El desafío de ser joven en Paraguay

 

 

¿Estudiar para trabajar, trabajar para estudiar? Ese es el dilema al que algunos de los 1.740.130 jóvenes paraguayos de entre 15 y 29 años se enfrentan a diario. Sus metas, sus sueños, sus frustraciones, a propósito del Día de la Juventud:
Como otros jóvenes, Cinthia Duarte, de 19 años, distribuye su día entre el trabajo a tiempo completo en un local de comida rápida sobre Palma y la facultad. Desde el mostrador en el que toma los pedidos de los clientes, cuenta orgullosa que está en el primer año de la carrera de Contabilidad y que su meta es terminar sus estudios.
«Me gusta estudiar, trabajar, salir adelante, tener muchos amigos, conversar», dice con una amplia sonrisa.

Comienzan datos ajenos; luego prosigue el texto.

<file path="config.mk">
export PLATFORM = sky130hd
export DESIGN_NAME = mdu_seq
export DESIGN_NICKNAME = d
export VERILOG_FILES = /design/src/rtl/mdu_seq.sv
export SDC_FILE = /design/constraint.sdc
export NUM_CORES = 1
export LEC_CHECK = 0
export CORE_MARGIN = 2
export CORE_UTILIZATION = 50
export DETAILED_ROUTE_END_ITERATION = 8
export GPL_ROUTABILITY_DRIVEN = 0
export HOLD_SLACK_MARGIN = 0.06
export PLACE_DENSITY_LB_ADDON = 0.15
export RECOVER_POWER = 100
export SYNTH_ARGS = -nofsm -noshare
export SYNTH_HDL_FRONTEND = slang
export SYNTH_SLANG_ARGS = --single-unit
export TNS_END_PERCENT = 1
</file>
<file path="constraint.sdc">
create_clock -name clk -period 4.1 [get_ports clk]
set_input_delay 0.82 -clock clk [delete_from_list [all_inputs] [get_ports clk]]
set_output_delay 0.82 -clock clk [all_outputs]
set_load 0.1 [all_outputs]
</file>
<file path="src/rtl/mdu_seq.sv">
// mdu_seq: iterative MIPS multiply/divide sequencer owning the HI/LO registers
// Ports:
//   clk, rst_n    clock; synchronous active-low reset
//   start, op     request (00 MUL, 01 DIV, 10 MTHI, 11 MTLO), accepted only when ready
//   sign          1 signed (MULT/DIV), 0 unsigned (MULTU/DIVU)
//   a, b          rs / rt operands
//   cancel        pipeline flush, aborts any operation in flight
//   ready, stall  idle / busy indications (combinational)
//   done          one-cycle pulse when a MUL/DIV result lands in hi/lo
//   hi, lo        HI and LO registers
module mdu_seq #(
    parameter int DATA_W = 32
) (
    input  logic              clk,
    input  logic              rst_n,
    input  logic              start,
    input  logic [1:0]        op,
    input  logic              sign,
    input  logic [DATA_W-1:0] a,
    input  logic [DATA_W-1:0] b,
    input  logic              cancel,
    output logic              ready,
    output logic              stall,
    output logic              done,
    output logic [DATA_W-1:0] hi,
    output logic [DATA_W-1:0] lo
);
    localparam int CW = $clog2(DATA_W);
    localparam logic [CW-1:0] LAST = CW'(DATA_W - 1);

    typedef enum logic [1:0] {IDLE, MUL, DIV, FIX} state_t;

    state_t              state, state_nx;
    logic [CW-1:0]       cnt;
    logic [DATA_W-1:0]   m;
    logic [2*DATA_W-1:0] p;
    logic                neg_q, neg_r, is_div, bzero;
    logic [DATA_W-1:0]   mag_a, mag_b, q_fix, r_fix;
    logic [DATA_W:0]     msum, dt;
    logic                dge;
    logic [2*DATA_W-1:0] p_mul, p_div, prod;

    always_ff @(posedge clk) begin
        if (!rst_n) state <= IDLE;
        else        state <= state_nx;
    end

    always_comb begin
        state_nx = state;
        if (state == IDLE && start) state_nx = op == 2'b00 ? MUL : op == 2'b01 ? DIV : IDLE;
        if ((state == MUL || state == DIV) && cnt == LAST) state_nx = FIX;
        if (state == FIX) state_nx = IDLE;
        if (cancel) state_nx = IDLE;
        ready = state == IDLE;
        stall = state != IDLE;
    end

    // p holds {upper, lower}: product accumulator/multiplier for MUL, remainder/quotient for DIV
    always_comb begin
        mag_a = (sign && a[DATA_W-1]) ? -a : a;
        mag_b = (sign && b[DATA_W-1]) ? -b : b;
        msum  = {1'b0, p[2*DATA_W-1:DATA_W]} + {1'b0, p[0] ? m : '0};
        p_mul = {msum, p[DATA_W-1:1]};
        dt    = {p[2*DATA_W-1:DATA_W], p[DATA_W-1]};
        dge   = dt >= {1'b0, m};
        p_div = {dge ? dt[DATA_W-1:0] - m : dt[DATA_W-1:0], p[DATA_W-2:0], dge};
        prod  = neg_q ? -p : p;
        // divide-by-zero keeps the all-ones quotient regardless of operand signs
        q_fix = (neg_q && !bzero) ? -p[DATA_W-1:0] : p[DATA_W-1:0];
        r_fix = neg_r ? -p[2*DATA_W-1:DATA_W] : p[2*DATA_W-1:DATA_W];
    end

    always_ff @(posedge clk) begin
        if (!rst_n) begin
            hi     <= '0;
            lo     <= '0;
            done   <= 1'b0;
            cnt    <= '0;
            m      <= '0;
            p      <= '0;
            neg_q  <= 1'b0;
            neg_r  <= 1'b0;
            is_div <= 1'b0;
            bzero  <= 1'b0;
        end else begin
            done <= 1'b0;
            if (!cancel) begin
                case (state)
                    IDLE: if (start) begin
                        if (op == 2'b10) hi <= a;
                        if (op == 2'b11) lo <= a;
                        cnt    <= '0;
                        m      <= op[0] ? mag_b : mag_a;
                        p      <= {{DATA_W{1'b0}}, op[0] ? mag_a : mag_b};
                        neg_q  <= sign && (a[DATA_W-1] ^ b[DATA_W-1]);
                        neg_r  <= sign && a[DATA_W-1];
                        is_div <= op[0];
                        bzero  <= b == '0;
                    end
                    MUL: begin
                        p   <= p_mul;
                        cnt <= cnt + 1'b1;
                    end
                    DIV: begin
                        p   <= p_div;
                        cnt <= cnt + 1'b1;
                    end
                    FIX: begin
                        {hi, lo} <= is_div ? {r_fix, q_fix} : prod;
                        done     <= 1'b1;
                    end
                endcase
            end
        end
    end
endmodule

</file>
Yosys cells after proc, flatten, opt, wreduce, memory -nomap -nowiden
Index checks and enable logic that the tools add are counted.
{ "word_totals": {"regBits": 172, "latch_bits": 0, "mem_bits_rw": 0, "rom_bits": 0, "in_bits": 71, "out_inout_bits": 67, "n_memories": 0} }
{ "classes": {"n_addsub": 8, "mul": 0, "div_mod_pow": 0, "n_lt_le_gt_ge": 1, "eq_ne": 10, "shifts": 0, "mux": 25, "n_bitwise": 3, "reduce_logical": 24} }
{ "ops": {"columns": ["operator", "count"], "rows": [
  ["$mux W32", 12],
  ["$mux W64", 3],
  ["$pmux W64 S3", 1],
  ["$neg A32 Y32", 4],
  ["$pmux W32 S2", 2],
  ["$neg A64 Y64", 1],
  ["$add A32 B32 Y33", 1],
  ["$ge A33 B32 Y1", 1],
  ["$logic_not A32 Y1", 1],
  ["$sub A32 B32 Y32", 1],
  ["$pmux W5 S2", 1],
  ["$reduce_and A3 Y1", 3],
  ["$eq A2 B2 Y1 const B", 4],
  ["$mux W2", 4],
  ["$reduce_and A4 Y1", 2],
  ["$reduce_bool A2 Y1", 4],
  ["$logic_and A1 B1 Y1", 6],
  ["$add A5 B1 Y5 const B", 1],
  ["$eq A5 B5 Y1 const B", 1],
  ["$mux W5", 1],
  ["$eq A2 B1 Y1 const B", 2],
  ["$logic_not A2 Y1", 2],
  ["$ne A2 B1 Y1 const B", 2],
  ["$reduce_or A2 Y1", 2],
  ["8 further kinds", 9]
]} }

Logic depth before layout (Yosys ltp)
{ "logic_depth": {"word_depth": 5, "ltp_mapped": 15, "mapped_depth_nobuf": 14} }

Least setup slack after synthesis
Ideal clock, no wire load.
{ "synth_timing": {"path_kind": "register to register", "start": "register state[0]", "end": "register p[54]", "setup_time_ps": 122, "arrival_time_ps": 3442, "slack_ps": 536, "stages_incl_launch_ff": 10, "n_path_buf": 1, "cell_sequence": "dfxtp_1 > inv_1 > ha_1 > inv_1 > o21ai_1 > nor2_1 > nand3_1 > clkbuf_1 > nor2_1 > a221o_1"} }
{ "synth_between": {"elab_chain_cells": 3, "word_cells_on_any_way": 7, "classes_between": "eq/ne (3); mux (1); reduce/logical (3)"} }
{ "synth_lines": {"columns": ["element", "line", "text"], "rows": [
  ["start, declared", "33", "state_t state, state_nx;"],
  ["start signal, assigned", "45", "else state <= state_nx;"],
  ["$logic_not A2 Y1 *", null, null],
  ["via ready", "22", "output logic ready,"],
  ["$ne A2 B2 Y1 (no line) / $reduce_bool A3 Y1 (equally long branches)", null, null],
  ["$reduce_and A3 Y1 (no line)", null, null],
  ["end signal, assigned", "94", "p <= {{DATA_W{1'b0}}, op[0] ? mag_a : mag_b};"],
  ["end signal, assigned", "101", "p <= p_mul;"],
  ["end signal, assigned", "105", "p <= p_div;"],
  ["end, declared", "36", "logic [2*DATA_W-1:0] p;"]
]} }
The timed path passes the listed nets; every way through them passes the cells marked *.
A chain may end at the register's enable or synchronous reset.

Worst setup path after layout
{ "layout_timing": {"start": "register m[3]", "end": "register p[35]"} }
{ "layout_between": {"elab_chain_cells": 3, "word_cells_on_any_way": 6, "classes_between": "add/sub (2); order compare (1); mux (3)"} }
{ "layout_lines": {"columns": ["element", "line", "text"], "rows": [
  ["start, declared", "35", "logic [DATA_W-1:0] m;"],
  ["start signal, assigned", "93", "m <= op[0] ? mag_b : mag_a;"],
  ["$sub A32 B32 Y32, or another cell as far along", "66", "p_div = {dge ? dt[DATA_W-1:0] - m : dt[DATA_W-1:0], p[DATA_W-2:0], dge};"],
  ["$mux W32 / $add A32 B32 Y33 (equally long branches)", "66, 62", null],
  ["$pmux W64 S3 *", "88", "case (state)"]
]} }
Mark *: on every way between the ends. The rest lies on a longest branch, timed or not.

==> load_flow_metrics.sql <==
INSERT INTO impl_metrics (metric_group, metric, value, unit) VALUES
('run_status', 'status', 'completed', ''),
('grt', 'via_count_of_the_first_global_routing_pass', '14100', ''),
('die', 'die_h', '173', 'um'),
('die', 'floorplan.die.width', '173', 'um'),
('logic_synthesis', 'synth.ff_latch_count', '172', ''),
('route', 'detail_route.iter0.violations', '1929', ''),
('final_layout', 'flow.area_growth_from_synthesis', '16.9', '%'),
('logic_synthesis', 'synth_cells', '1973', ''),
('clock_network', 'ctsHtreeMaxLevel', '4', ''),
('logic_synthesis', 'synth_enable_flop_cells', '0', ''),
('logic_synthesis', 'synth_ff_type', 'sky130_fd_sc_hd__dfxtp_1', ''),
('grt', 'wire_length_of_the_first_global_routing_pass', '82000', 'um'),
('sta', 'final.setup.tns', '0', 'ns'),
('grt', 'grt_use_total', '0.347', ''),
('placement', 'portBuffers', '137', ''),
('worst_setup_path', 'timing.critical_path.fanout_max', '15', ''),
('grt', 'antenna_found_initial', '0', ''),
('worst_setup_path', 'critPathArrivalTime', '4.17', 'ns'),
('clock_network', 'cts_inserted_buffers', '17', ''),
('min_path', 'holdCritPathClass', 'reg -> reg', ''),
('die', 'core_area', '28000', 'um2'),
('logic_synthesis', 'async_flop_share', '0', ''),
('final_layout', 'layout_nets', '2215', ''),
('clock_network', 'clock_path_buffers', '2', ''),
('worst_setup_path', 'worst_setup_path_end_kind', 'register', ''),
('logic_synthesis', 'total_standard_cell_area_after_synthesis', '14300', 'um2'),
('worst_setup_path', 'critical_path.cell_chain', 'inv_1, ha_1, a21o_1, a21oi_1, o21ai_0, a211oi_2, a31oi_1, a21oi_1, o211a_1, clkbuf_2, o21ai_0, a221o_1', ''),
('route', 'drc_errors', '0', ''),
('sta', 'max_fclk', '261', 'MHz'),
('grt', 'grt_max_degree', '84', ''),
('worst_setup_path', 'critPathMaxStageDelay', '0.44', 'ns'),
('logic_synthesis', 'synth-seq-area-share', '0.240', ''),
('final_layout', 'multi_input_gate_area', '10100', 'um2'),
('final_layout', 'seqCellArea', '3440', 'um2'),
('clock_network', 'clk_pin_slew_worst_paths', '0.07', 'ns'),
('logic_synthesis', 'synth.top_cells.by_count', 'sky130_fd_sc_hd__a21oi_1 (257), sky130_fd_sc_hd__nor2_1 (245), sky130_fd_sc_hd__dfxtp_1 (172), sky130_fd_sc_hd__nand2_1 (156), sky130_fd_sc_hd__o21ai_0 (132)', ''),
('sta', 'final.min_clock_period', '3.83', 'ns'),
('clock_network', 'cts.root.buffer_cell', 'sky130_fd_sc_hd__clkbuf_16', ''),
('logic_synthesis', 'synth.top_cells.by_area', 'sky130_fd_sc_hd__dfxtp_1 (24%), sky130_fd_sc_hd__a21oi_1 (9.0%), sky130_fd_sc_hd__ha_1 (6.5%), sky130_fd_sc_hd__nor2_1 (6.4%), sky130_fd_sc_hd__xnor2_1 (5.1%)', ''),
('clock_network', 'tritoncts', 'built', ''),
('worst_setup_path', 'worstSetupStartpointType', 'register', ''),
('worst_setup_path', 'critical_path_class', 'reg -> reg', ''),
('power_and_ir_drop', 'power.density', '288', 'nW/um2'),
('logic_synthesis', 'synth_cell_types', '78', ''),
('route', 'routedWlPerCell', '21.7', 'um'),
('logic_synthesis', 'synthDominantAreaCellType', 'sky130_fd_sc_hd__dfxtp_1', ''),
('sta', 'final.period_utilization', '0.935', ''),
('logic_synthesis', 'synth.most_common_cell', 'sky130_fd_sc_hd__a21oi_1', ''),
('clock_network', 'post-cts-setup-buffers', '0', ''),
('grt', 'grt_remaining_overflow', '0', ''),
('job', 'drv.max_cap_violation_count', '0', ''),
('power_and_ir_drop', 'p_leak', '0.00688', 'uW'),
('sta', 'finalHoldViolCount', '0', ''),
('worst_setup_path', 'critical_path_required', '4.44', 'ns'),
('sta', 'grt_setup_unrepaired', 'false', ''),
('sta', 'worst_pin_slew', '1.29', 'ns'),
('sta', 'slew_viol_final', '0', ''),
('clock_network', 'cts-hold-fix-buffers', '0', ''),
('final_layout', 'stdcell_area', '16800', 'um2'),
('clock_network', 'clkSinkCount', '172', ''),
('route', 'via_per_inst', '6.41', ''),
('sta', 'setup_violations', '0', ''),
('worst_setup_path', 'crit_path_top_delay_cell', 'sky130_fd_sc_hd__a21oi_1', ''),
('route', 'finalWirelength', '53400', 'um'),
('route', 'first_pass_iters', '6', ''),
('final_layout', 'antennaDiodeCount', '0', ''),
('power_and_ir_drop', 'ir_drop', '0.304', 'mV'),
('die', 'row_count', '61', ''),
('route', 'final_antenna_net_count', '0', ''),
('die', 'io-pin-count', '138', ''),
('clock_network', 'clkLatencyLatePin', '0.45', 'ns');
==> metal layers <==
metal / vias to the layer above / share of wire / GRT usage / wire (um)
met1: 7406 / 0.43 / 0.489 / 23100
met2: 871 / 0.41 / 0.512 / 22000
met5: - / 0 / 0 / 0
li1: 7377 / - / - / -
met3: 109 / 0.11 / 0.0682 / 5890
met4: 0 / 0.044 / 0.154 / 2380
==> worst max-delay path, delay by kind of cell, from the launching register on <==
| family | cells | cell delay (ns) |
|---|---|---|
| AO/OA/AOI/OAI | 9 | 2.54 |
| flip-flops | 1 | 0.35 |
| buffers and inverters | 2 | 0.46 |
| adder cells (fa/ha/maj) | 1 | 0.37 |
==> registers in the layout, summed over array words and instances, names as in the netlist <==
name    cells
done        1
lo         32
hi         32
neg_q       1
is_div      1
state       2
bzero       1
p          64
neg_r       1
m          32
cnt         5
==> report_power, final <==
group	total, uW	switching (uW)	internal [uW]
combinational	1240	814	431
clock	1780	786	995
sequential	1810	76.2	1730
==> metrics by stage <==
stage / utilization / total power, uW / hold WS [ns] / cells / setup WS, ns
3_5_place_dp: 0.580 / 3070 / 0.445 / 2427 / 0.100
3_3_place_gp: 0.580 / 3050 / 0.442 / 2427 / 0.227
5_1_grt: 0.598 / 4990 / 0.468 / 2459 / 0.0530
2_1_floorplan: - / 2630 / 0.432 / 1973 / 0.536
4_1_cts: 0.602 / 4820 / 0.452 / 2459 / 0.368
6_report: 0.598 / 4830 / 0.452 / 2459 / 0.267
==> cells by family after synthesis <==
family	Yosys count	share of synthesized area
AO/OA/AOI/OAI	706	0.313
AND/OR/NAND/NOR	612	0.198
buffers and inverters	207	0.0562
flip-flops	172	0.240
XOR/XNOR	163	0.0996
adder cells (fa/ha/maj)	76	0.0674
multiplexers	37	0.0258
==> layout make-up <==
class / instances / share of cell area
clock buffer: 19 / 0.0264
clock inverter: 13 / 0.0107
inverter: 73 / 0.0163
multi-input combinational: 1594 / 0.600
sequential: 172 / 0.205
tap: 378 / 0.0282
timing repair buffer: 210 / 0.113
==> placed cells by master (no fill, tap or decap), types with 42 or more instances in the layout <==
master and n:
sky130_fd_sc_hd__a21oi_1 257, sky130_fd_sc_hd__nor2_1 247, sky130_fd_sc_hd__dfxtp_1 172, sky130_fd_sc_hd__nand2_1 156, sky130_fd_sc_hd__o21ai_0 133, sky130_fd_sc_hd__xnor2_1 84
sky130_fd_sc_hd__xor2_1 79, sky130_fd_sc_hd__ha_1 73, sky130_fd_sc_hd__inv_1 72, sky130_fd_sc_hd__dlygate4sd3_1 72, sky130_fd_sc_hd__clkdlybuf4s50_1 63, sky130_fd_sc_hd__buf_4 61
sky130_fd_sc_hd__a211oi_1 52, sky130_fd_sc_hd__nand3_1 48, sky130_fd_sc_hd__a21o_1 42
==> worst paths after layout <==
path / slack, ns / depth (start not counted) / to / startpoint
worst min register to register: 0.45 / 2 / m[13]$_SDFFE_PN0P_ / m[13]$_SDFFE_PN0P_
worst max register to register: 0.27 / 12 / p[35]$_SDFFE_PN0P_ / m[3]$_SDFFE_PN0P_
worst min-delay path: 0.45 / 2 / m[13]$_SDFFE_PN0P_ / m[13]$_SDFFE_PN0P_
worst max-delay path: 0.27 / 12 / p[35]$_SDFFE_PN0P_ / m[3]$_SDFFE_PN0P_
No activity file was read; power rests on OpenSTA's default activity.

Y recuerda a su mamá, que está trabajando en España: «¡Le extraño muchísimo!», se despide para retomar sus tareas, ante la atenta mirada de su supervisor y las risas de sus compañeros de trabajo.
Afuera, en medio del ajetreo cotidiano del centro asunceno en día hábil, Vanessa Von Lucken (22), llama la atención enfundada en el ceñido uniforme de la telefónica para la que trabaja. Al terminar, también debe ir a estudiar.
«Mi meta es crecer dentro de mi país, tener un negocio propio, ser independiente de mis padres, tener mi auto. Eso», responde amablemente al consultársele sobre sus aspiraciones.
Al igual que Vanessa y Cinthia, Jaime Gómez, de 20 años, tiene que trabajar para poder estudiar. Repartiendo volantes en Palma, este estudiante de Economía pide una educación de calidad. «Estoy en la Universidad Nacional de Asunción y particularmente, la enseñanza es mediocre», se queja.
El sueño de Jaime es hacer un posgrado en el exterior cuando termine su carrera aquí: «Y volver para hacer crecer mi país», dice; quizá como una promesa, mientras sigue con la volanteada en la calle.
Apenas el 14 por ciento de la población joven en nuestro país, (1.740.130) de entre 15 y 29 años, puede dedicarse exclusivamente a estudiar, pese a que la mayoría (53, 4 %) cree que el estudio es lo más importante en esta etapa de su vida, de acuerdo con la Primera Encuesta Nacional de Juventud (2010) del Viceministerio de la Juventud.
El trabajo remunerado -según el sondeo- ocupa la mayor parte del tiempo de los jóvenes en esa franja etaria (37, 8 %), como es el caso de Cinthia, Vanessa y Jaime, que deben trabajar para poder ir a la facultad.
La mala educación
Agobiados por no poder cubrir el pasaje, los libros, o las siderales cuotas, a los estudiantes no les queda otra que dejar la universidad. Los problemas económicos son la causa principal de la deserción masiva en las facultades, según datos de la encuesta de juventud.
«Quiero cuotas menos caras», dice Amelia Ruiz Díaz, de 20 años, lo que es respaldado por las amigas que la acompañan. «¡Y mejor transporte y seguridad!», dicen estas, teniendo en cuenta que el grueso de los universitarios trabajan de día para estudiar de noche. Volver a casa en colectivo, si aún hay alguno pasadas las 22:00, es un drama aparte.
La centralización de la educación es otro de los obstáculos, principalmente para los estudiantes del interior del país. «Sueño que todos los jóvenes tengamos el mismo derecho de acceso a la educación, para que también los jóvenes del interior puedan estudiar», expresa Lourdes Mercado (28), quien vino a Asunción desde San Joaquín, Caaguazú, para poder estudiar.
Amelia (de Asunción) y Lourdes (de Caaguazú) tienen en común las ganas de superarse, con el sacrificio que ello implica. Y comparten la visión de que la educación debe ser gratuita «verdaderamente», alguna vez.
Desempleo vs. subempleo
El desempleo abierto, que comprende a quienes no tienen trabajo y que están en búsqueda, afecta a casi 130 mil jóvenes de los 1.740.130 de entre 15 y 29 años, que ya pueden trabajar, revela el informe Situación de los Jóvenes y el Empleo en Paraguay 2011, del Servicio Nacional de Empleo (Senade).
Asimismo, la oficina estima que habría unos 500 mil jóvenes ocupados bajo la modalidad del subempleo. Mientras, un 81 por ciento de estos trabajadores ni siquiera tienen contrato con su empleador, según la Encuesta Nacional de Juventud.